To determine whether the user has finished speaking, check these parameters:
VADSilenceSegmentation
PauseInterval
Parameter Description
The two parameters that affect the determination of user's speech completion are in the ASR parameters of registering/updating agents and creating/updating agent instances. The detailed descriptions are as follows:
Parameter Name | Type | Required | Description |
---|---|---|---|
VADSilenceSegmentation | Number | No | Sets the duration (in milliseconds) of silence after which two utterances are no longer considered as one. Range: [200, 2000], Default: 500. |
PauseInterval | Number | No | Sets the duration (in milliseconds) within which two utterances are considered as one, enabling ASR multi-sentence concatenation. Range: [200, 2000]. ASR multi-sentence concatenation is only enabled when this value is greater than VADSilenceSegmentation. |
Scenario Examples

Configuration | Q&A Results |
---|---|
VADSilenceSegmentation = 500ms, PauseInterval not set | User is determined to have spoken twice, resulting in 2 turns of Q&A round 1: - user: The weather is nice today. I want to go out - assistant: Response 1 (interrupted by round 2) Context: Empty round 2: - user: What about you? - assistant: Response 2 Context: First Q&A round |
VADSilenceSegmentation = 500ms, PauseInterval = 1000ms | User is determined to have spoken once, resulting in 1 round of Q&A - user: The weather is nice today. I want to go out. What about you? - assistant: Response 1 Context: Empty |
Best Practice Configurations
Note
If you're unsure which configuration works better, we recommend using Scenario 2 configuration.
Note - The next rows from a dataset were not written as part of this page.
[src/hw/pgr_pkg.sv]
package pgr_pkg;

  // ==========================================================
  // Register offsets
  localparam logic [7:0] PGR_OFS_PG_CTRL1 = 8'h15;
  localparam logic [7:0] PGR_OFS_PG_CTRL2 = 8'h16;
  localparam logic [7:0] PGR_OFS_FAULT = 8'h17;
  localparam logic [7:0] PGR_OFS_RESET = 8'h18;
  localparam logic [7:0] PGR_OFS_INT_TOP1 = 8'h19;

  // ==========================================================
  // Field positions
  localparam int PGR_C2_TWARN_BIT = 2;
  localparam int PGR_C2_FGATE_BIT = 1;
  localparam int PGR_C2_MODE_BIT = 0;
  localparam int PGR_C1_POL_BIT = 7;
  localparam int PGR_RST_BIT = 0;
  localparam int PGR_INT_PG_BIT = 7;
  localparam int PGR_NRAILS = 4;

  // ==========================================================
  // Reset values
  localparam logic [7:0] PGR_RST_PG_CTRL1 = 8'h73;
  localparam logic [2:0] PGR_RST_PG_CTRL2 = 3'h4;
  localparam logic [3:0] PGR_RST_FAULT = 4'h0;

  // ==========================================================
  // Carriers
  typedef struct packed {
    logic       wr;
    logic       rd;
    logic [7:0] addr;
    logic [7:0] wdata;
  } pgr_req_type;

  typedef struct packed {
    logic [3:0] valid;
    logic       twarn;
  } pgr_mon_type;

  typedef enum logic [2:0] {
    PGR_ST_START = 3'b001,
    PGR_ST_RUN = 3'b010,
    PGR_ST_RELOAD = 3'b100
  } pgr_state_type;

endpackage

[src/hw/pgr_sync.sv]
`timescale 1ns/1ps
// Two-stage synchroniser for the analogue monitor inputs
module pgr_sync
  import pgr_pkg::*;
#(
  parameter int W = 5
) (
  // Clocking
  input wire logic sys_clk_i,
  input wire logic reset_i,
  input wire logic clk_en_i,
  // Data
  input wire logic [W-1:0] async_i,
  output logic [W-1:0] sync_o
);

  logic [W-1:0] meta_r;

  always_ff @(posedge sys_clk_i or posedge reset_i) begin
    if (reset_i) begin
      meta_r <= '0;
      sync_o <= '0;
    end else if (clk_en_i) begin
      meta_r <= async_i;
      sync_o <= meta_r;
    end
  end

endmodule // pgr_sync

[src/hw/pgr_power_good.sv]
`timescale 1ns/1ps
// Functional notes
// - Thermal warning forces output inactive when enabled by control two bit 2, in either mode
// - Select zero: output follows live rail status
// - Select one: output inactive while latch set
// - Mode bit: zero gated, one continuous
// - Selected rail going invalid while output active sets its latch
// - Write-one clears latch only if rail valid
// - Fault latches at bits 3:0, rest zero
// - Reset bit restores registers, reloads, resets interface
// - Reset bit clears itself, reads zero
// - Control two: bits 2:0 used, 7:3 zero
// - Per-rail enables select monitored rails
// - Polarity bit inverts the output level
// - Active-to-inactive drop sets write-one-clear flag
module pgr_power_good
  import pgr_pkg::*;
(
  // Clocking
  input wire logic sys_clk_i,
  input wire logic reset_i,
  input wire logic clk_en_i,
  // Register port from the serial interface
  input wire logic reg_wr_i,
  input wire logic reg_rd_i,
  input wire logic [7:0] reg_addr_i,
  input wire logic [7:0] reg_wdata_i,
  output logic [7:0] reg_rdata_o,
  // Monitors: rail valid {linreg1, linreg0, buck_b, buck_a}, thermal warning
  input wire logic [3:0] rail_valid_i,
  input wire logic thermal_warning_i,
  // System side
  output logic power_good_out_o,
  output logic otp_reload_o,
  output logic serial_if_reset_o
);

  pgr_req_type req;
  pgr_mon_type mon;
  pgr_state_type state_r;
  logic [7:0] ctrl1_r;
  logic [2:0] ctrl2_r;
  logic [3:0] fault_r;
  logic drop_flag_r;
  logic pg_active_r;
  logic soft_rst;
  logic pg_active_nxt;
  logic [3:0] monitored;
  logic live_ok;

  assign req = '{wr: reg_wr_i, rd: reg_rd_i, addr: reg_addr_i, wdata: reg_wdata_i};

  function automatic logic hit(input pgr_req_type r, input logic [7:0] ofs);
    hit = r.wr && (r.addr == ofs);
  endfunction

  // ==========================================================
  // Monitor synchronisers
  pgr_sync #(
    .W(5)
  ) u_sync (
    .sys_clk_i(sys_clk_i),
    .reset_i(reset_i),
    .clk_en_i(clk_en_i),
    .async_i({rail_valid_i, thermal_warning_i}),
    .sync_o(mon)
  );

  // ==========================================================
  // Software reset
  // Reset command decode
  assign soft_rst = hit(req, PGR_OFS_RESET) && reg_wdata_i[PGR_RST_BIT];

  // Pulses last one cycle; the bit is never stored so it reads zero
  // Self clearing
  always_ff @(posedge sys_clk_i or posedge reset_i) begin
    if (reset_i) begin
      otp_reload_o <= 1'b0;
      serial_if_reset_o <= 1'b0;
    end else if (clk_en_i) begin
      otp_reload_o <= soft_rst;
      serial_if_reset_o <= soft_rst;
    end
  end

  // ==========================================================
  // Control registers
  always_ff @(posedge sys_clk_i or posedge reset_i) begin
    if (reset_i) begin
      ctrl1_r <= PGR_RST_PG_CTRL1;
      ctrl2_r <= PGR_RST_PG_CTRL2;
    end else if (clk_en_i) begin
      if (soft_rst) begin
        ctrl1_r <= PGR_RST_PG_CTRL1;
        ctrl2_r <= PGR_RST_PG_CTRL2;
      end else begin
        if (hit(req, PGR_OFS_PG_CTRL1)) begin
          ctrl1_r <= reg_wdata_i;
        end
        if (hit(req, PGR_OFS_PG_CTRL2)) begin
          ctrl2_r <= reg_wdata_i[2:0];
        end
      end
    end
  end

  // ==========================================================
  // Start-up sequencing for gated mode
  always_ff @(posedge sys_clk_i or posedge reset_i) begin
    if (reset_i) begin
      state_r <= PGR_ST_START;
    end else if (clk_en_i) begin
      case (state_r)
        PGR_ST_START: begin
          if (soft_rst) begin
            state_r <= PGR_ST_RELOAD;
          end else if (live_ok) begin
            state_r <= PGR_ST_RUN;
          end
        end
        PGR_ST_RUN: begin
          if (soft_rst) begin
            state_r <= PGR_ST_RELOAD;
          end
        end
        PGR_ST_RELOAD: begin
          state_r <= PGR_ST_START;
        end
        default: begin
          state_r <= PGR_ST_START;
        end
      endcase
    end
  end

  // ==========================================================
  // Power-good evaluation
  // Rail selection
  assign monitored = ctrl1_r[3:0];
  assign live_ok = &(mon.valid | ~monitored);

  always_comb begin
    pg_active_nxt = live_ok;
    if (ctrl2_r[PGR_C2_FGATE_BIT]) begin
      pg_active_nxt = ~|fault_r;
    end
    if (ctrl2_r[PGR_C2_TWARN_BIT] && mon.twarn) begin
      pg_active_nxt = 1'b0;
    end
    // Gated mode holds off until start-up completes
    if (!ctrl2_r[PGR_C2_MODE_BIT] && (state_r != PGR_ST_RUN)) begin
      pg_active_nxt = 1'b0;
    end
  end

  always_ff @(posedge sys_clk_i or posedge reset_i) begin
    if (reset_i) begin
      pg_active_r <= 1'b0;
    end else if (clk_en_i) begin
      pg_active_r <= pg_active_nxt;
    end
  end

  assign power_good_out_o = pg_active_r ^ ctrl1_r[PGR_C1_POL_BIT];

  // ==========================================================
  // Fault latches; a new fault wins over a clear in the same cycle
  always_ff @(posedge sys_clk_i or posedge reset_i) begin
    if (reset_i) begin
      fault_r <= PGR_RST_FAULT;
    end else if (clk_en_i) begin
      if (soft_rst) begin
        fault_r <= PGR_RST_FAULT;
      end else begin
        for (int i = 0; i < PGR_NRAILS; i++) begin
          if (monitored[i] && !mon.valid[i] && pg_active_r) begin
            fault_r[i] <= 1'b1;
          end else if (hit(req, PGR_OFS_FAULT) && reg_wdata_i[i] && mon.valid[i]) begin
            fault_r[i] <= 1'b0;
          end
        end
      end
    end
  end

  // ==========================================================
  // Drop flag
  always_ff @(posedge sys_clk_i or posedge reset_i) begin
    if (reset_i) begin
      drop_flag_r <= 1'b0;
    end else if (clk_en_i) begin
      if (pg_active_r && !pg_active_nxt) begin
        drop_flag_r <= 1'b1;
      end else if (soft_rst) begin
        drop_flag_r <= 1'b0;
      end else if (hit(req, PGR_OFS_INT_TOP1) && reg_wdata_i[PGR_INT_PG_BIT]) begin
        drop_flag_r <= 1'b0;
      end
    end
  end

  // ==========================================================
  // Read data, registered
  always_ff @(posedge sys_clk_i or posedge reset_i) begin
    if (reset_i) begin
      reg_rdata_o <= 8'h00;
    end else if (clk_en_i) begin
      if (req.rd) begin
        case (req.addr)
          PGR_OFS_PG_CTRL1: reg_rdata_o <= ctrl1_r;
          PGR_OFS_PG_CTRL2: reg_rdata_o <= {5'h00, ctrl2_r};
          PGR_OFS_FAULT: reg_rdata_o <= {4'h0, fault_r};
          PGR_OFS_RESET: reg_rdata_o <= 8'h00;
          PGR_OFS_INT_TOP1: reg_rdata_o <= {drop_flag_r, 7'h00};
          default: reg_rdata_o <= 8'h00;
        endcase
      end
    end
  end

endmodule // pgr_power_good
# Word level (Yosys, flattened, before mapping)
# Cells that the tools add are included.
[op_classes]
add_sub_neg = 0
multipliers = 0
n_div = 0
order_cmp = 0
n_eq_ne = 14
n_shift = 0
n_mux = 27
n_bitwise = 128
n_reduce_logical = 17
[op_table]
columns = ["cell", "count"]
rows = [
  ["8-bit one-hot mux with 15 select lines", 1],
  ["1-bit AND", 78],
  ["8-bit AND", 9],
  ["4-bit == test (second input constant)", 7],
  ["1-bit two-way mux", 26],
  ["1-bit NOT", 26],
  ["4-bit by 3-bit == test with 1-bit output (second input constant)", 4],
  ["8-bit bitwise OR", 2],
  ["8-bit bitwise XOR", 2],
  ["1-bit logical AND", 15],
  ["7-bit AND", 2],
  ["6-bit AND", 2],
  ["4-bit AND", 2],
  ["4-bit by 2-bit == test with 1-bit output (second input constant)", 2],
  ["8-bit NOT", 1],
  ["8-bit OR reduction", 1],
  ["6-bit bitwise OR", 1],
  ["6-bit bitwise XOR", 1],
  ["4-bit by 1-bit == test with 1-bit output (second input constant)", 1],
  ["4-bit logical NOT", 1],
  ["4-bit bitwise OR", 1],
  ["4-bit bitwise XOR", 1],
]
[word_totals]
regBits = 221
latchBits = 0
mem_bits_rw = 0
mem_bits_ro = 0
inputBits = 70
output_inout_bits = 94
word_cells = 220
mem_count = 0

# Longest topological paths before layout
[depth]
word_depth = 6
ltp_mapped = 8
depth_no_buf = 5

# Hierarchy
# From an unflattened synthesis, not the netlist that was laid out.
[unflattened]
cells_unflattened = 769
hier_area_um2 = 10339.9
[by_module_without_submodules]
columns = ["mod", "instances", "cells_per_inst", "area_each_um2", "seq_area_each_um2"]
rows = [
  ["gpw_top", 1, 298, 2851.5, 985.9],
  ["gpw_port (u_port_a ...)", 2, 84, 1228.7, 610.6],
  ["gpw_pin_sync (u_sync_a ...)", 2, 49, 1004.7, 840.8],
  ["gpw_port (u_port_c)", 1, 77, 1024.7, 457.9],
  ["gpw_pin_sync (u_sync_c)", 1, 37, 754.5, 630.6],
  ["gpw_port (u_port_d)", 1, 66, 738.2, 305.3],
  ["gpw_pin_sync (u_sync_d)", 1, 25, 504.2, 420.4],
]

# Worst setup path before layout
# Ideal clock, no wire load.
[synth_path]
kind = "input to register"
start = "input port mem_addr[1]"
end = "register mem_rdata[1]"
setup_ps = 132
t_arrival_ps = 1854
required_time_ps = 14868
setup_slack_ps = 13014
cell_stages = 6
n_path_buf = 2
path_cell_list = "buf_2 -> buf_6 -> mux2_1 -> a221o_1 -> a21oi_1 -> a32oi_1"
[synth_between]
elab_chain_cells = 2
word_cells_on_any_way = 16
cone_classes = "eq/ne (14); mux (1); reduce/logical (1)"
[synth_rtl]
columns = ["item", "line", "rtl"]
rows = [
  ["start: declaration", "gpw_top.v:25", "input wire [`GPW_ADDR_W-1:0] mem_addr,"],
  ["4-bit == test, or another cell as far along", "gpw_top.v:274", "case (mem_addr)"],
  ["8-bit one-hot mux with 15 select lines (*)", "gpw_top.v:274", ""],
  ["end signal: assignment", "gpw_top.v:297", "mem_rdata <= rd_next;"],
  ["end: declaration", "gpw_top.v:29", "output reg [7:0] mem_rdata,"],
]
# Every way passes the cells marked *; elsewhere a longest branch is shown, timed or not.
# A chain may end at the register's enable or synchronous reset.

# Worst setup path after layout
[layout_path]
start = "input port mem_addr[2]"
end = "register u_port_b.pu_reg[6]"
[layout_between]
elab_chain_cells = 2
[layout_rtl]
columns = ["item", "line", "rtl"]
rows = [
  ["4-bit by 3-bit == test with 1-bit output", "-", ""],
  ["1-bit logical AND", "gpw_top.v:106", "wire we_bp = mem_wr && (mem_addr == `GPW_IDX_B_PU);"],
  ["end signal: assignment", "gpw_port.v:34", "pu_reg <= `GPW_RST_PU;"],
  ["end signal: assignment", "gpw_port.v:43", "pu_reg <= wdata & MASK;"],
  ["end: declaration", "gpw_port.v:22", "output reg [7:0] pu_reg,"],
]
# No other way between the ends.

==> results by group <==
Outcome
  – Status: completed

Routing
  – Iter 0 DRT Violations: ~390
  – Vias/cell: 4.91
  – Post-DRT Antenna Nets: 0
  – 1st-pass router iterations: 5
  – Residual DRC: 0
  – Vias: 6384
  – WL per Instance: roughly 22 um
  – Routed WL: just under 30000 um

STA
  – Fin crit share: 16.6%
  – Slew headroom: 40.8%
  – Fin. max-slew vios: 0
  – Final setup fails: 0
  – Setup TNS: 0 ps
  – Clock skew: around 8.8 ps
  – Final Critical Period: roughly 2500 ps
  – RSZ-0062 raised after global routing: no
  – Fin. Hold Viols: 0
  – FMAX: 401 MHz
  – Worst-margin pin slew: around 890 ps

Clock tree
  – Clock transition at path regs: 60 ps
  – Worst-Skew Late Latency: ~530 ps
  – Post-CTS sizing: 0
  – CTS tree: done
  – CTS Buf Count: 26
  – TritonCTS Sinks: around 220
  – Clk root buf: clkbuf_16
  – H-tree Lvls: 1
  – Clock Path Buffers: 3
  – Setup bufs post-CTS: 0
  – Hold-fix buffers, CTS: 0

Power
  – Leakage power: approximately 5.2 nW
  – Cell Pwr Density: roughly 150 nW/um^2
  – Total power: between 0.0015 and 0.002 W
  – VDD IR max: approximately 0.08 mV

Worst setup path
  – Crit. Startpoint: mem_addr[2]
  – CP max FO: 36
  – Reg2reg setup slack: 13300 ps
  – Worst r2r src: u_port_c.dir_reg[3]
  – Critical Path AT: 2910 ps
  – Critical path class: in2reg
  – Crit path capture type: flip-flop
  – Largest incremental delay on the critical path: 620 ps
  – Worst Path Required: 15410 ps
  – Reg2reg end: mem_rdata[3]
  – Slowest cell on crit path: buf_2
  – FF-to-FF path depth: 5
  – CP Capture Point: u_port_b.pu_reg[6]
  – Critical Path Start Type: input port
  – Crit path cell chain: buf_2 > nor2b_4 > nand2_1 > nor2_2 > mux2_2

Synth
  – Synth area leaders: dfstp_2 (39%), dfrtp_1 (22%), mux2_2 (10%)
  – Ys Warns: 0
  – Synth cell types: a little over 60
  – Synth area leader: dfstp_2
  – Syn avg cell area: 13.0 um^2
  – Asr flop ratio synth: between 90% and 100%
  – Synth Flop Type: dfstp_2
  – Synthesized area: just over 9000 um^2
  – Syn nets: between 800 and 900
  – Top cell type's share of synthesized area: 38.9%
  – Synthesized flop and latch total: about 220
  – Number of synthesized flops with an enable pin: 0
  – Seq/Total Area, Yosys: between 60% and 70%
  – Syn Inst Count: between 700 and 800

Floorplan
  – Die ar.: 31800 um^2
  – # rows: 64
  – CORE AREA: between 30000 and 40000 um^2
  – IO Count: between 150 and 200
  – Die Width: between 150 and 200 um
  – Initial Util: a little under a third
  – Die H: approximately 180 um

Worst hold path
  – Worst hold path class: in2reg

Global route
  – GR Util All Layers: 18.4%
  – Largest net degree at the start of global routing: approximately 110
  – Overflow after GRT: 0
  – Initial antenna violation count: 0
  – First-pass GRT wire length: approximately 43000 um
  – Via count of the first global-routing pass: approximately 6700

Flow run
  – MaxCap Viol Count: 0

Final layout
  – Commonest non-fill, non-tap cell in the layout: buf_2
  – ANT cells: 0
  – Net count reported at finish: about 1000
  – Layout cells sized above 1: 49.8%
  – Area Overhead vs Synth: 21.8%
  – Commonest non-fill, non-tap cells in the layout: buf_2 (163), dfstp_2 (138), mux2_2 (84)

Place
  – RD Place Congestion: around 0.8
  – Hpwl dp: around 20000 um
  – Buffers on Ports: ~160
Scenario | VADSilenceSegmentation | PauseInterval |
---|---|---|
Scenario 1: Users speak in short, frequent bursts. E.g., companionship scenarios | 500ms | Not set |
Scenario 2: Users have mixed-length content and are sensitive to latency. E.g., customer service scenarios | 500ms | 1000~1500ms |
Scenario 3: Users typically speak for longer durations and are less sensitive to latency | 1000ms | Not set |